- _Provided material_
========

This design comes from an exercise in tuning for small area on the open sky130 flow, not from production work. The RTL was checked by simulation tests, not by an equivalence proof against the original design.

Setup of R:
==> flow/design.v (excerpt) <==
module fp16_approx_systolic_array #(
    parameter SIZE = 8,
    parameter APPROX_MULT_BITS = 6,
    parameter APPROX_ALIGN = 4
)(
    input wire clk,
    input wire rst_n,
    input wire enable,
    input wire acc_clear,
    input wire [15:0] a_in_0,
    input wire [15:0] a_in_1,
    input wire [15:0] a_in_2,
    input wire [15:0] a_in_3,
    input wire [15:0] a_in_4,
    input wire [15:0] a_in_5,
    input wire [15:0] a_in_6,
    input wire [15:0] a_in_7,
    input wire [15:0] w_in_0,
    input wire [15:0] w_in_1,
    input wire [15:0] w_in_2,
    input wire [15:0] w_in_3,
    input wire [15:0] w_in_4,
    input wire [15:0] w_in_5,
    input wire [15:0] w_in_6,
    input wire [15:0] w_in_7,
    output wire [15:0] acc_out_00,
    output wire [15:0] acc_out_01,
    output wire [15:0] acc_out_02,
    output wire [15:0] acc_out_03,
    output wire [15:0] acc_out_04,
    output wire [15:0] acc_out_05,
    output wire [15:0] acc_out_06,
    output wire [15:0] acc_out_07,
    output wire [15:0] acc_out_10,
    output wire [15:0] acc_out_11,
    output wire [15:0] acc_out_12,
    output wire [15:0] acc_out_13,
    output wire [15:0] acc_out_14,
    output wire [15:0] acc_out_15,
    output wire [15:0] acc_out_16,
    output wire [15:0] acc_out_17,
    output wire [15:0] acc_out_20,
    output wire [15:0] acc_out_21,
    output wire [15:0] acc_out_22,
    output wire [15:0] acc_out_23,
    output wire [15:0] acc_out_24,
    output wire [15:0] acc_out_25,
    output wire [15:0] acc_out_26,
    output wire [15:0] acc_out_27,
    output wire [15:0] acc_out_30,
    output wire [15:0] acc_out_31,
    output wire [15:0] acc_out_32,
    output wire [15:0] acc_out_33,
    output wire [15:0] acc_out_34,
    output wire [15:0] acc_out_35,
  ...
clock: 12.0 ns
lec_check: 0
cap_margin: 10
core_margin: 2
core_utilization: 70
gpl_timing_driven: 0
place_density: 0.8
slew_margin: 10
standard.sh (not shown) runs the stock make flow with config.mk's settings and CLKGATE_MAP_FILE= SYNTH_SCRIPT=/design/flow/synth_recipe.tcl, a recipe that flattens the netlist after the stock synthesis.
==> flow/flow/run.sh <==
#!/bin/bash
# Own flow: the standard layout (standard.sh), with two changes in synthesis: Yosys's synth
# runs without its generic ABC pass (-noabc), and the final ABC technology mapping uses an
# area-oriented script (flow/area.abc) instead of ORFS's abc_speed/abc_area scripts. Everything
# else (the Yosys passes, the registers, and every layout step) is the standard flow's, except
# for the clock tree synthesis options (cts_args below), the port buffers' cell and buffer trees
# for the high-fanout signal nets, built before repair_design (flow/pre_resize.tcl).
set -euo pipefail
here=$(pwd)
# synth_recipe.tcl with the abc command's -script argument replaced
{
  cat <<TCL
proc abc {args} {
  set i [lsearch -exact \$args -script]
  if {\$i >= 0} { lset args [expr {\$i + 1}] {$here/flow/area.abc} }
  puts "own flow: abc -script [lindex \$args [expr {\$i + 1}]]"
  yosys abc {*}\$args
}
TCL
  head -n 1 synth_recipe.tcl
  # replaces synth_recipe.tcl's synth (its first line) with one that also skips the generic ABC
  # pass inside synth's fine stage, so that extract_fa sees the adders as written
  echo 'proc synth {args} { yosys synth -nofsm -noshare -noabc {*}$args }'
  tail -n +2 synth_recipe.tcl
} > own_synth.tcl
# clock tree: larger sink clusters and no dummy loads (fewer clock buffers)
cts_args="-sink_clustering_enable -repair_clock_nets -dont_use_dummy_load -sink_clustering_size 25 -sink_clustering_max_diameter 120"
bash standard.sh SYNTH_SCRIPT="$here/own_synth.tcl" synth > synth.log 2>&1
# every input and output port still gets its buffer, the smallest one (buf_1)
# before repair_design: buffer trees for the high-fanout nets (flow/pre_resize.tcl)
bash standard.sh SYNTH_SCRIPT="$here/own_synth.tcl" CTS_ARGS="$cts_args" \
  BUFFER_PORTS_ARGS="-buffer_cell sky130_fd_sc_hd__buf_1" PRE_RESIZE_TCL="$here/flow/pre_resize.tcl" \
  finish > layout.log 2>&1
==> flow/flow/hf_tree.tcl <==
# Buffer trees for the high-fanout signal nets of the placed design, built before repair_design:
# each net's loads are grouped by a grid over the core (about 16 loads per occupied cell), each
# occupied cell gets a leaf buffer at its loads' centre, and when there are many leaves they are
# grouped again (3 x 3 cells per region) under region buffers. repair_design then only has to
# fix what is left, instead of chaining buffers along the nets.
proc my_fanout {net} {
  set n 0
  foreach it [$net getITerms] { if {[$it isInputSignal]} { incr n } }
  return $n
}

proc my_is_global_gate {inst min_loads} {
  global my_global_gates
  return [info exists my_global_gates([$inst getName])]
}

proc my_tree_net {net leaf_cell mid_cell tag min_loads} {
  set db [ord::get_db]
  set block [ord::get_db_block]
  set loads {}
  set kept 0
  foreach it [$net getITerms] {
    if {![$it isInputSignal]} continue
    if {[my_is_global_gate [$it getInst] $min_loads]} { incr kept; continue }
    lappend loads $it
  }
  set nl [llength $loads]
  set G [expr {max(1, int(round(sqrt($nl / 16.0))))}]
  set G2 3
  set G1 [expr {max(1, int(ceil(double($G) / $G2)))}]
  set G [expr {$G1 * $G2}]
  set core [$block getCoreArea]
  set x0 [$core xMin]; set y0 [$core yMin]; set x1 [$core xMax]; set y1 [$core yMax]
  set dx [expr {double($x1 - $x0) / $G}]; set dy [expr {double($y1 - $y0) / $G}]
  array set cell {}
  foreach it $loads {
    set loc [[$it getInst] getLocation]
    set x [lindex $loc 0]; set y [lindex $loc 1]
    set i [expr {min($G - 1, max(0, int(($x - $x0) / $dx)))}]
    set j [expr {min($G - 1, max(0, int(($y - $y0) / $dy)))}]
    lappend cell($i,$j) [list $it $x $y]
  }
  array set region {}
  set n 0
  foreach key [array names cell] {
    lassign [split $key ,] i j
    set sx 0; set sy 0; set k 0
    foreach e $cell($key) { set sx [expr {$sx + [lindex $e 1]}]; set sy [expr {$sy + [lindex $e 2]}]; incr k }
    set cx [expr {int($sx / $k)}]; set cy [expr {int($sy / $k)}]
    set inst [odb::dbInst_create $block [$db findMaster $leaf_cell] "my_tree_${tag}_l${i}_${j}"]
    set ln [odb::dbNet_create $block "my_tree_${tag}_n${i}_${j}"]
    $ln setSigType SIGNAL
    foreach e $cell($key) {
      set it [lindex $e 0]
      $it disconnect
      $it connect $ln
    }
    [$inst findITerm X] connect $ln
    [$inst findITerm A] connect $net
    $inst setLocation $cx $cy
    $inst setPlacementStatus PLACED
    lappend region([expr {$i / $G2}],[expr {$j / $G2}]) [list $inst $cx $cy]
    incr n
  }
  set m 0
  if {$n > 9} {
    foreach key [array names region] {
      if {[llength $region($key)] < 2} continue
      set sx 0; set sy 0; set k 0
      foreach e $region($key) { set sx [expr {$sx + [lindex $e 1]}]; set sy [expr {$sy + [lindex $e 2]}]; incr k }
      set cx [expr {int($sx / $k)}]; set cy [expr {int($sy / $k)}]
      lassign [split $key ,] i j
      set inst [odb::dbInst_create $block [$db findMaster $mid_cell] "my_tree_${tag}_m${i}_${j}"]
      set mn [odb::dbNet_create $block "my_tree_${tag}_mn${i}_${j}"]
      $mn setSigType SIGNAL
      foreach e $region($key) {
        set li [lindex $e 0]
        [$li findITerm A] disconnect
        [$li findITerm A] connect $mn
      }
      [$inst findITerm X] connect $mn
      [$inst findITerm A] connect $net
      $inst setLocation $cx $cy
      $inst setPlacementStatus PLACED
      incr m
    }
  }
  puts "my_tree: [$net getName]: $nl loads, $n leaf and $m region buffers, $kept global gates kept on the root"
}

proc my_trees {min_loads leaf_cell mid_cell} {
  set block [ord::get_db_block]
  set todo {}
  foreach net [$block getNets] {
    if {[$net getSigType] ne "SIGNAL"} continue
    set n 0
    foreach it [$net getITerms] { if {[$it isInputSignal]} { incr n } }
    if {$n >= $min_loads} { lappend todo $net }
  }
  # cells driving such nets, found before any net is split: kept on the root of their input
  # trees, so that a signal derived from another high-fanout one is not delayed twice
  global my_global_gates
  array unset my_global_gates
  foreach net $todo {
    foreach it [$net getITerms] {
      if {[$it isOutputSignal]} { set my_global_gates([[$it getInst] getName]) 1 }
    }
  }
  set t 0
  foreach net $todo { my_tree_net $net $leaf_cell $mid_cell $t $min_loads; incr t }
}
Other scripts of this flow, unchanged in this note and not shown: flow/flow/area.abc, flow/flow/pre_resize.tcl
R finished all stages; the layout is clean.
What follows belongs to an exercise in optimizing a design on an open flow for small area and a short achievable clock period; a production flow would make more cautious choices.
RTL that was checked went through simulation tests only; none was proved equivalent to the original.
Only the layout flow was run in run 1; the RTL was not checked for function there.
No activity file was given, so power comes from the tool's default toggle rates.

## flow/design.v (module list and top-level ports; edited modules follow where they fit)
// module cmul: 1585 lines
// module fadd: 380 lines
// module conv3x3_fp32: 75 lines
module conv3x3_fp32(
    input         clk,
    input         resetn,
    input         valid_in,
    input  [31:0] data,
    input  [31:0] w1, w2, w3, w4, w5, w6, w7, w8, w9,
    output        valid_out,
    output [31:0] data_out
);
  // ...
==> flow/flow/run.sh <==
#!/bin/bash
set -euo pipefail
export BUFFER_PORTS_ARGS="-buffer_cell sky130_fd_sc_hd__buf_4"
bash standard.sh > standard_flow.log 2>&1
==> flow/standard.sh <==
#!/bin/bash
# synth_recipe.tcl (not shown) runs the flow's synth.tcl, then flattens the netlist and writes it again
# the make line also repeats each setting of config.mk as NAME=value (left out here)
make -C /OpenROAD-flow-scripts/flow DESIGN_CONFIG=/design/flow/config.mk WORK_HOME=/design/flow/orfs CLKGATE_MAP_FILE= SYNTH_SCRIPT=/design/flow/synth_recipe.tcl "${@:-finish}"
==> flow/config.mk <==
export PLATFORM = sky130hd
export DESIGN_NAME = conv3x3_fp32
export DESIGN_NICKNAME = conv3x3_fp32
export VERILOG_FILES = /design/flow/design.v
export SDC_FILE = /design/flow/constraint.sdc
export NUM_CORES = 8
export LEC_CHECK = 0
export CAP_MARGIN = 30
export CORE_MARGIN = 2
export CORE_UTILIZATION = 55
export SETUP_SLACK_MARGIN = 4.2
export SLEW_MARGIN = 20
==> flow/constraint.sdc <==
create_clock -name core_clock -period 8.0 [get_ports {clk}]
set_input_delay 1.6000 -clock core_clock [delete_from_list [all_inputs] [get_ports {clk}]]
set_output_delay 1.6000 -clock core_clock [all_outputs]
set_load 0.01 [all_outputs]
==> results.yml, run 1 <==
final_layout:
  sh_seq_area_pct: 36.3
  fin_area_um2: 343000
  layout.nonclk_buf_share_pct: 2.29
  inverters: 2994
  top_regs: "lb: 899 flops, p1d: 348 flops"
  regArea_um2: 125000
clock_tree:
  post_cts_buffers: 5
  cts_made_buffers: 618
  root_buffer: "clkbuf_16"
  cts_tree: "yes"
yosys:
  syn_avg_cell_area_um2: 10.9
  netlist_instances: 27900
routing:
  totalWireLength_um: 832000
  wl_met3_um: 55000
  first_pass_iters: 7
  wl_per_cell_um: 23.5
setup_path:
  crit_chain: "buf_12 -> clkinvlp_4 -> or3_4 -> o21ai_4 -> clkbuf_16 -> a22oi_2 -> xor2_1 -> fa_2 -> inv_2 -> fa_1 -> fa_1 -> inv_2 -> fa_1"
  r2r_slack_ns: 4.36
  r2r_end: "a7.kill1$_DFF_P_"
  crit_end: "u_m8.t2_hb[11]$_DFF_P_"
  crit_family: "adder cells"
outcome:
  status: "no timing/DRC/antenna violations"
floorplan:
  coreArea_um2: 553000
  die_area_um2: 561000
timing:
  setup_slack_ns: 4.17
  slew_headroom_pct: 27.5
min_path:
  holdPathEnd: "a1.eb2[2]$_DFF_P_"
place:
  dp_cells: 34100
  hpwl_um: 584000
  place_area_um2: 319000
global_route:
  grt_pass1_wl_um: 1270000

========

- _Exercise details_
Looking through the entries, count the lines that hold the word "setLocation" and state that count alone.

- _Response to the task_
2